(Stored items)
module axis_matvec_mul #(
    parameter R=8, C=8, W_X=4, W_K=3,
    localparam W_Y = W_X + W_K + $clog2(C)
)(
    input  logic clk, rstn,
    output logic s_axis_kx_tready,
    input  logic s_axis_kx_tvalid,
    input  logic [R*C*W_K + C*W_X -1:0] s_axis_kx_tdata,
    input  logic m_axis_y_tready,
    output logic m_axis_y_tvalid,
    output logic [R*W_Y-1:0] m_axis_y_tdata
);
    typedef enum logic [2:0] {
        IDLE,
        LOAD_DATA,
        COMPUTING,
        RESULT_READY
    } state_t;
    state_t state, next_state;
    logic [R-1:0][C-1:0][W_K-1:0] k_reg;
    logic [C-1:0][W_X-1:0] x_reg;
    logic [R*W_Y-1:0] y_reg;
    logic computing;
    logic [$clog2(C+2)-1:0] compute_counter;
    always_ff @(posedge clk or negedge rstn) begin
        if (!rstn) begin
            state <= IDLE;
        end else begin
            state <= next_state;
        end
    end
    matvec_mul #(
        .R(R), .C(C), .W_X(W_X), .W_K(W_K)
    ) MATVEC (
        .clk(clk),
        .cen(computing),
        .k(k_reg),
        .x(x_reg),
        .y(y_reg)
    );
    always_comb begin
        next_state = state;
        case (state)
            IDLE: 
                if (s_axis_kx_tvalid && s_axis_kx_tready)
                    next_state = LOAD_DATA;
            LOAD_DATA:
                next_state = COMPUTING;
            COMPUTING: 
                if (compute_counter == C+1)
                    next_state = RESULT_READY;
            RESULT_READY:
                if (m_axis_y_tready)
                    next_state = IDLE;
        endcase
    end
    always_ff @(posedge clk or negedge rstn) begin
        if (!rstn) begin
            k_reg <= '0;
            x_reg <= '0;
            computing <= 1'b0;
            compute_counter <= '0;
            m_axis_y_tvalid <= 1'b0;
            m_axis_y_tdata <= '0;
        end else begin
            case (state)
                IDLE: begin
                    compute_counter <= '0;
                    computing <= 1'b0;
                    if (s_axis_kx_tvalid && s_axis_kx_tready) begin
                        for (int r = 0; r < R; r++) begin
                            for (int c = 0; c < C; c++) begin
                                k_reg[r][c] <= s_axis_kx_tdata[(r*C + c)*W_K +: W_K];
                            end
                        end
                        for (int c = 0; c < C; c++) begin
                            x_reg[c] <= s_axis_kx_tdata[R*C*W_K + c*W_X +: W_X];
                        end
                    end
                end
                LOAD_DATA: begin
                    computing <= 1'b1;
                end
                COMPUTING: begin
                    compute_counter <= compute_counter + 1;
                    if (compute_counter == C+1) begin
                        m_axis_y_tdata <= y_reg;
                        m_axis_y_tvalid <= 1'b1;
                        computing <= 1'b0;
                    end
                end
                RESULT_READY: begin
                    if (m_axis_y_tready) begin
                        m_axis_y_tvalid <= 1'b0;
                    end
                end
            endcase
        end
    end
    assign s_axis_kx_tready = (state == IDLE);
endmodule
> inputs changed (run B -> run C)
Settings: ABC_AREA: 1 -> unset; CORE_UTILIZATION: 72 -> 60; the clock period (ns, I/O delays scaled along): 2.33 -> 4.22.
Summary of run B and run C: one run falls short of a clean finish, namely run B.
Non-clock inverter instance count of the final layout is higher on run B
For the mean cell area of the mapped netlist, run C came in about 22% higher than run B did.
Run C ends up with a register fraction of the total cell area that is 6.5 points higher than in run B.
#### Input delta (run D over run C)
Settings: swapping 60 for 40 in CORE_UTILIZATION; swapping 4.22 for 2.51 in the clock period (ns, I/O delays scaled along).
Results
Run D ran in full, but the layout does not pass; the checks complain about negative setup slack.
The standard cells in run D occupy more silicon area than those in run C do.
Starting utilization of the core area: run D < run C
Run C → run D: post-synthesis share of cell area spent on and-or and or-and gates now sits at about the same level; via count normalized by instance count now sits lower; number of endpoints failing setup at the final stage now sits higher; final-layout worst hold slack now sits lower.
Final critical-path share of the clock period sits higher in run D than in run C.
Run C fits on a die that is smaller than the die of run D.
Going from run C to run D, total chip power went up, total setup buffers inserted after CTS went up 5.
## job 9803
// Lowpass
module Lowpass(input clk, input rst, input en, input [15:0] in, output [15:0] out);
Size: about 3100 cells after synthesis, about 510 flip-flops, roughly 35 I/O pins, ~31000 sq um of cells after synthesis.
make LEC_CHECK=0 ABC_AREA=1 CAP_MARGIN=20 CORE_MARGIN=2 CORE_UTILIZATION=72 CTS_CLUSTER_SIZE=72 MAX_ROUTING_LAYER=met4 PLACE_DENSITY_LB_ADDON=0.06 SLEW_MARGIN=20 finish   # period 6.11 ns
run.sh (not shown) runs the stock make flow with config.mk's settings and CLKGATE_MAP_FILE=.
Completing all stages was not enough for job 9803: its layout failed the final checks because of setup timing.
Here is what was changed in the inputs of job 2099 compared with job 9803.
# job 9803
export LEC_CHECK = 0
export ABC_AREA = 1
export CAP_MARGIN = 20
export CORE_MARGIN = 2
export CORE_UTILIZATION = 72
export CTS_CLUSTER_SIZE = 72
export MAX_ROUTING_LAYER = met4
export PLACE_DENSITY_LB_ADDON = 0.06
export SLEW_MARGIN = 20
create_clock -name core_clock -period 6.11 [get_ports {clk}]
# job 2099
export LEC_CHECK = 0
export CAP_MARGIN = 20
export CORE_MARGIN = 2
export CORE_UTILIZATION = 40
export SLEW_MARGIN = 20
create_clock -name core_clock -period 10.0 [get_ports {clk}]
[summary]
- In job 2099 the synthesized cell area turned out 1.5% lower than in job 9803.
- Compared with job 9803, in job 2099 count of final hold-check violations ~0 delta, non-clock buffer count -about 90%, cell total in the yosys stat output -712, count of max-cap constraint violations ~0 delta.
- Re required arrival time at the worst endpoint: job 2099 and job 9803 aren't equal, and the higher value belongs to job 2099.
- Job 2099 reached the end of the flow, and the finished layout is clean on the timing, DRC and antenna checks.
- Compared with job 9803, job 2099 instantiates a smaller number of standard cells.
- Job 2099 vs job 9803 — die size rose about 80%.

* * *

Lowpass again, from the RTL that the note above started with.
export LEC_CHECK = 0
export ABC_AREA = 0
export CAP_MARGIN = 25
export CELL_PAD_IN_SITES_DETAIL_PLACEMENT = 1
export CELL_PAD_IN_SITES_GLOBAL_PLACEMENT = 3
export CORE_ASPECT_RATIO = 1.96
export CORE_MARGIN = 10
export CORE_UTILIZATION = 48
export GPL_ROUTABILITY_DRIVEN = 1
export GPL_TIMING_DRIVEN = 1
export HOLD_SLACK_MARGIN = 0.13
export MAX_ROUTING_LAYER = met5
export MIN_ROUTING_LAYER = met2
export PLACE_DENSITY_LB_ADDON = 0.26
export SETUP_SLACK_MARGIN = 1.76
export SLEW_MARGIN = 20
export TNS_END_PERCENT = 5
create_clock -name core_clock -period 11.4 [get_ports {clk}]
Change:
- ABC_AREA: 0 -> not set
- CAP_MARGIN: 25 -> 20
- CELL_PAD_IN_SITES_DETAIL_PLACEMENT: 1 -> 2
- CELL_PAD_IN_SITES_GLOBAL_PLACEMENT: 3 -> not set
- CORE_ASPECT_RATIO: 1.96 -> not set
- CORE_MARGIN: 10 -> 8
- CORE_UTILIZATION: 48 -> 40
- GPL_ROUTABILITY_DRIVEN: 1 -> not set
- HOLD_SLACK_MARGIN: 0.13 -> not set
- MAX_ROUTING_LAYER: met5 -> met4
- MIN_ROUTING_LAYER: met2 -> not set
- PLACE_DENSITY_LB_ADDON: 0.26 -> not set
- SETUP_SLACK_MARGIN: 1.76 -> not set
- SLEW_MARGIN: 20 -> 30
- TNS_END_PERCENT: 5 -> not set
- clock period: 11.4 -> 7.82 ns (I/O delays scaled with it)
Outcome:
- With this change the flow finished but fails on setup timing
- setup slack is worse by 3.1 ns
- count of clock-buffer cells in the layout rises by 12
- cell area rises by a little under a tenth
- cell count rises by about a fifth
Change:
- CELL_PAD_IN_SITES_DETAIL_PLACEMENT: 2 -> not set
- CORE_MARGIN: 8 -> 2
- GPL_TIMING_DRIVEN: 1 -> not set
- MAX_ROUTING_LAYER: met4 -> not set
- SLEW_MARGIN: 30 -> 20
- clock period: 7.82 -> 9.66 ns (I/O delays scaled with it)
What happened:
- Now the flow completed with no timing, DRC or antenna violations
- setup slack improves by 1.6 ns
- final cell count falls by a little under a tenth
- wire length falls by well over a third
- hold slack degrades by 0.0031 ns
- synthesized cell count does not change
- count of clock-buffer cells in the layout falls by 5
- non-clock buffer count falls by 258
- final area falls by a few percent
Change:
- CORE_UTILIZATION: 40 -> 66
- SETUP_SLACK_MARGIN: not set -> 1.6
- clock period: 9.66 -> 6.72 ns (I/O delays scaled with it)
Result:
- This time the run reached the layout checks and failed them: setup timing
- utilization came out higher by 33 points
- global-route usage is higher by 11 points
- clock skew increases by 0.014 ns
- wire length is higher by 6.4%
- via count rises by 7.3%
- clock-buffer cell count rose by 6
Change:
- CELL_PAD_IN_SITES_DETAIL_PLACEMENT: not set -> 2
- CORE_ASPECT_RATIO: not set -> 0.94
- CORE_MARGIN: 2 -> 5
- CORE_UTILIZATION: 66 -> 40
- GPL_ROUTABILITY_DRIVEN: not set -> 0
- GPL_TIMING_DRIVEN: not set -> 1
- MAX_ROUTING_LAYER: not set -> met4
- SETUP_SLACK_MARGIN: 1.6 -> not set
- SLEW_MARGIN: 20 -> 30
- clock period: 6.72 -> 7.82 ns (I/O delays scaled with it)
What happened: The changed run reached the layout checks and failed them: setup timing. Cell count increases by 11%. Cell area climbs by 2.1%. Worst setup slack improves by 0.37 ns. Core utilization went down by 30 points. Via count goes up by 14%. Die area goes up by about 70%.

* * *

Starting RTL as in the previous note.
clock: 5.41 ns
lec_check: 0
abc_area: 1
cap_margin: 20
core_margin: 2
core_utilization: 72
cts_cluster_size: 37
place_density_lb_addon: 0.07
setup_slack_margin: 1.6
slew_margin: 20
The starting point completed, yet does not pass: setup timing.
Change:
- CAP_MARGIN: 20 -> 40
- CTS_CLUSTER_SIZE: 37 -> 10
- GPL_ROUTABILITY_DRIVEN: not set -> 0
- HOLD_SLACK_MARGIN: not set -> 0.28
- PLACE_DENSITY_LB_ADDON: 0.07 -> 0.06
- SETUP_SLACK_MARGIN: 1.6 -> 0.82
- TNS_END_PERCENT: not set -> 10
- clock period: 5.41 -> 5.58 ns (I/O delays scaled with it)
What happened: The new run finished but failed the layout checks on setup timing; clock-buffer cell count decreases by 14; design area decreases by 1.6%; cell count decreases by 1.2%; routed wire length decreases by 0.87%.

* * *

run 1:
Starting RTL as in the previous note.
clock: 7.65 ns
lec_check: 0
cap_margin: 20
cell_pad_in_sites_detail_placement: 2
cell_pad_in_sites_global_placement: 3
core_aspect_ratio: 0.94
core_margin: 5
core_utilization: 40
gpl_routability_driven: 1
gpl_timing_driven: 0
max_routing_layer: met5
min_routing_layer: met2
slew_margin: 30
tns_end_percent: 50
Status run 1: flow complete, layout not clean - negative setup slack
Input changes introduced in run 2 (baseline for comparison: run 1):
==> flow/config.mk <==
export PLATFORM = sky130hd
export DESIGN_NAME = Lowpass
export DESIGN_NICKNAME = Lowpass
export VERILOG_FILES = /design/flow/design.v
export SDC_FILE = /design/flow/constraint.sdc
export NUM_CORES = 4
export LEC_CHECK = 0
export ABC_AREA = 1
export CAP_MARGIN = 20
export CORE_MARGIN = 2
export CORE_UTILIZATION = 72
export CTS_CLUSTER_SIZE = 10
export GPL_ROUTABILITY_DRIVEN = 0
export PLACE_DENSITY_LB_ADDON = 0.06
export SLEW_MARGIN = 20
export TNS_END_PERCENT = 10
==> flow/constraint.sdc <==
create_clock -name core_clock -period 5.58 [get_ports {clk}]
set_input_delay 1.1160 -clock core_clock [delete_from_list [all_inputs] [get_ports {clk}]]
set_output_delay 1.1160 -clock core_clock [all_outputs]
set_load 0.01 [all_outputs]
[summary]
- STATUS run=run 2 STAGES=ALL_DONE FINAL_CHECKS=FAILED CAUSE=negative setup slack
- Comparing run 1 and run 2, setup slack is lower on run 2.
- Synthesized cell count in run 2 is 29% above run 1.
#### Input delta (run 3 over run 2)
==> flow/config.mk <==
export PLATFORM = sky130hd
export DESIGN_NAME = Lowpass
export DESIGN_NICKNAME = Lowpass
export VERILOG_FILES = /design/flow/design.v
export SDC_FILE = /design/flow/constraint.sdc
export NUM_CORES = 4
export LEC_CHECK = 0
export ABC_AREA = 1
export CAP_MARGIN = 20
export CELL_PAD_IN_SITES_DETAIL_PLACEMENT = 0
export CELL_PAD_IN_SITES_GLOBAL_PLACEMENT = 0
export CORE_ASPECT_RATIO = 1.1
export CORE_MARGIN = 3
export CORE_UTILIZATION = 72
export GPL_ROUTABILITY_DRIVEN = 1
export GPL_TIMING_DRIVEN = 1
export MAX_ROUTING_LAYER = met5
export PLACE_DENSITY_LB_ADDON = 0.26
export SETUP_SLACK_MARGIN = 0.62
export SLEW_MARGIN = 20
==> flow/constraint.sdc <==
create_clock -name core_clock -period 7.92 [get_ports {clk}]
set_input_delay 1.5840 -clock core_clock [delete_from_list [all_inputs] [get_ports {clk}]]
set_output_delay 1.5840 -clock core_clock [all_outputs]
set_load 0.01 [all_outputs]
[summary]
[flow] run 3 | stages: complete | final checks: fail | reason: negative setup slack
Between run 2 and run 3, initial cell density of the core increased.
On run 3: net total in the final layout is 0.55% lower than what run 2 gave.
Relative to run 2, first-iteration detailed-routing DRC count increased by 33% in run 3.
Delta (run 3 minus run 2): required time reported for the critical path endpoint grew by 1.88 ns, worst setup slack grew by 1.74 ns, multi-input combinational cell area grew by 0.30%, wire length of the first global-routing pass grew by 9.7 mm, largest buffer count on any clock path held steady.

* * *

## run A
Lowpass again, from the RTL that the note above started with.
==> flow/design.v (excerpt) <==
module Lowpass(input clk, input rst, input en, input [15:0] in, output [15:0] out);
Settings: LEC_CHECK=0, CAP_MARGIN=20, CORE_MARGIN=2, CORE_UTILIZATION=72, PLACE_DENSITY=0.67, SLEW_MARGIN=20; clock period 7.83 ns.
[flow] run A | stages: complete | final checks: fail | reason: negative setup slack
Input changes introduced in run B (baseline for comparison: run A):
-- flow/config.mk --
<<< run A, line 10
export CORE_UTILIZATION = 72
export PLACE_DENSITY = 0.67
>>> run B, line 10
export CORE_UTILIZATION = 42
==> flow/constraint.sdc <==
create_clock -name core_clock -period 9.66 [get_ports {clk}]
set_input_delay 1.9320 -clock core_clock [delete_from_list [all_inputs] [get_ports {clk}]]
set_output_delay 1.9320 -clock core_clock [all_outputs]
set_load 0.01 [all_outputs]
Notes after the runs:
Run B: PASS, flow complete, no timing, DRC or antenna violations. Changes observed in run B relative to run A: tightest hold margin saw a decrease; register-to-register slack up 1950 ps; proportion of cell area spent on the clock network flat; final setup violation count went down by 10; global routing usage on met2 went down 24 points. Looking at run A and run B, the tally of unique sky130hd cells used after synthesis is a wash. Across both runs, met3 routing resource usage after global routing was lower for run B than for run A.
> inputs changed (run B -> run C)
-- flow/config.mk --
<<< run B, line 8
>>> run C, line 8
export ABC_AREA = 1
<<< run B, line 10
export CORE_UTILIZATION = 42
>>> run C, line 11
export CORE_UTILIZATION = 72
export CTS_CLUSTER_DIAMETER = 38
export CTS_CLUSTER_SIZE = 72
export MAX_ROUTING_LAYER = met4
export PLACE_DENSITY_LB_ADDON = 0.06
export SETUP_SLACK_MARGIN = 1.53
==> flow/constraint.sdc <==
create_clock -name core_clock -period 5.37 [get_ports {clk}]
set_input_delay 1.0740 -clock core_clock [delete_from_list [all_inputs] [get_ports {clk}]]
set_output_delay 1.0740 -clock core_clock [all_outputs]
set_load 0.01 [all_outputs]
[summary]
- No crash in run C: every stage finished, but the layout fails its final checks due to negative setup slack.
- Of the two values seen for destination of the critical timing path, out[8] was produced by run B and out[9] by run C.
- Run C gives less setup slack than run B did.
- Run C vs. run B: count of cells resized by post-cts repair climbed 93; critical path depth climbed 4.3%.
- Core utilization of the finished layout sits higher in run C than in run B.
For run D, these inputs were changed with respect to run C:
==> flow/config.mk <==
export PLATFORM = sky130hd
export DESIGN_NAME = Lowpass
export DESIGN_NICKNAME = Lowpass
export VERILOG_FILES = /design/flow/design.v
export SDC_FILE = /design/flow/constraint.sdc
export NUM_CORES = 4
export LEC_CHECK = 0
export CAP_MARGIN = 0
export CELL_PAD_IN_SITES_DETAIL_PLACEMENT = 1
export CELL_PAD_IN_SITES_GLOBAL_PLACEMENT = 1
export CORE_ASPECT_RATIO = 0.63
export CORE_MARGIN = 2
export CORE_UTILIZATION = 66
export GPL_ROUTABILITY_DRIVEN = 0
export PLACE_DENSITY = 0.78
export SLEW_MARGIN = 40
==> flow/constraint.sdc <==
create_clock -name core_clock -period 7.21 [get_ports {clk}]
set_input_delay 1.4420 -clock core_clock [delete_from_list [all_inputs] [get_ports {clk}]]
set_output_delay 1.4420 -clock core_clock [all_outputs]
set_load 0.01 [all_outputs]
## What came out
- Status run C: flow complete, layout not clean - negative setup slack
- Run D never completed; the flow aborted with a tool error in clock tree synthesis.
- Run D gives less die boundary height than run C did.
- Comparing run C and run D, the higher cell total after placement was measured on run C.
- The number of rows in the core area in run D sits 13 below the value recorded for run C.
- For the cell count in the Yosys report, run D came in about 23% lower than run C did.
- Delta (run D minus run C): die area went up 3300 um2; initial core utilization went down 6.4 points.
- Diff run C -> run D: multiplexer share of the synthesized area shows an increase of 12 points, mapped cell area went down.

WORK ORDER>
Once you find the line with "Settings: ABC_AREA: 1" above, print it and every line after it up to and including the line with "Starting utilization of", exactly as written and nothing else.

ANSWER FOR THIS EXERCISE>
Settings: ABC_AREA: 1 -> unset; CORE_UTILIZATION: 72 -> 60; the clock period (ns, I/O delays scaled along): 2.33 -> 4.22.
Summary of run B and run C: one run falls short of a clean finish, namely run B.
Non-clock inverter instance count of the final layout is higher on run B
For the mean cell area of the mapped netlist, run C came in about 22% higher than run B did.
Run C ends up with a register fraction of the total cell area that is 6.5 points higher than in run B.
#### Input delta (run D over run C)
Settings: swapping 60 for 40 in CORE_UTILIZATION; swapping 4.22 for 2.51 in the clock period (ns, I/O delays scaled along).
Results
Run D ran in full, but the layout does not pass; the checks complain about negative setup slack.
The standard cells in run D occupy more silicon area than those in run C do.
Starting utilization of the core area: run D < run C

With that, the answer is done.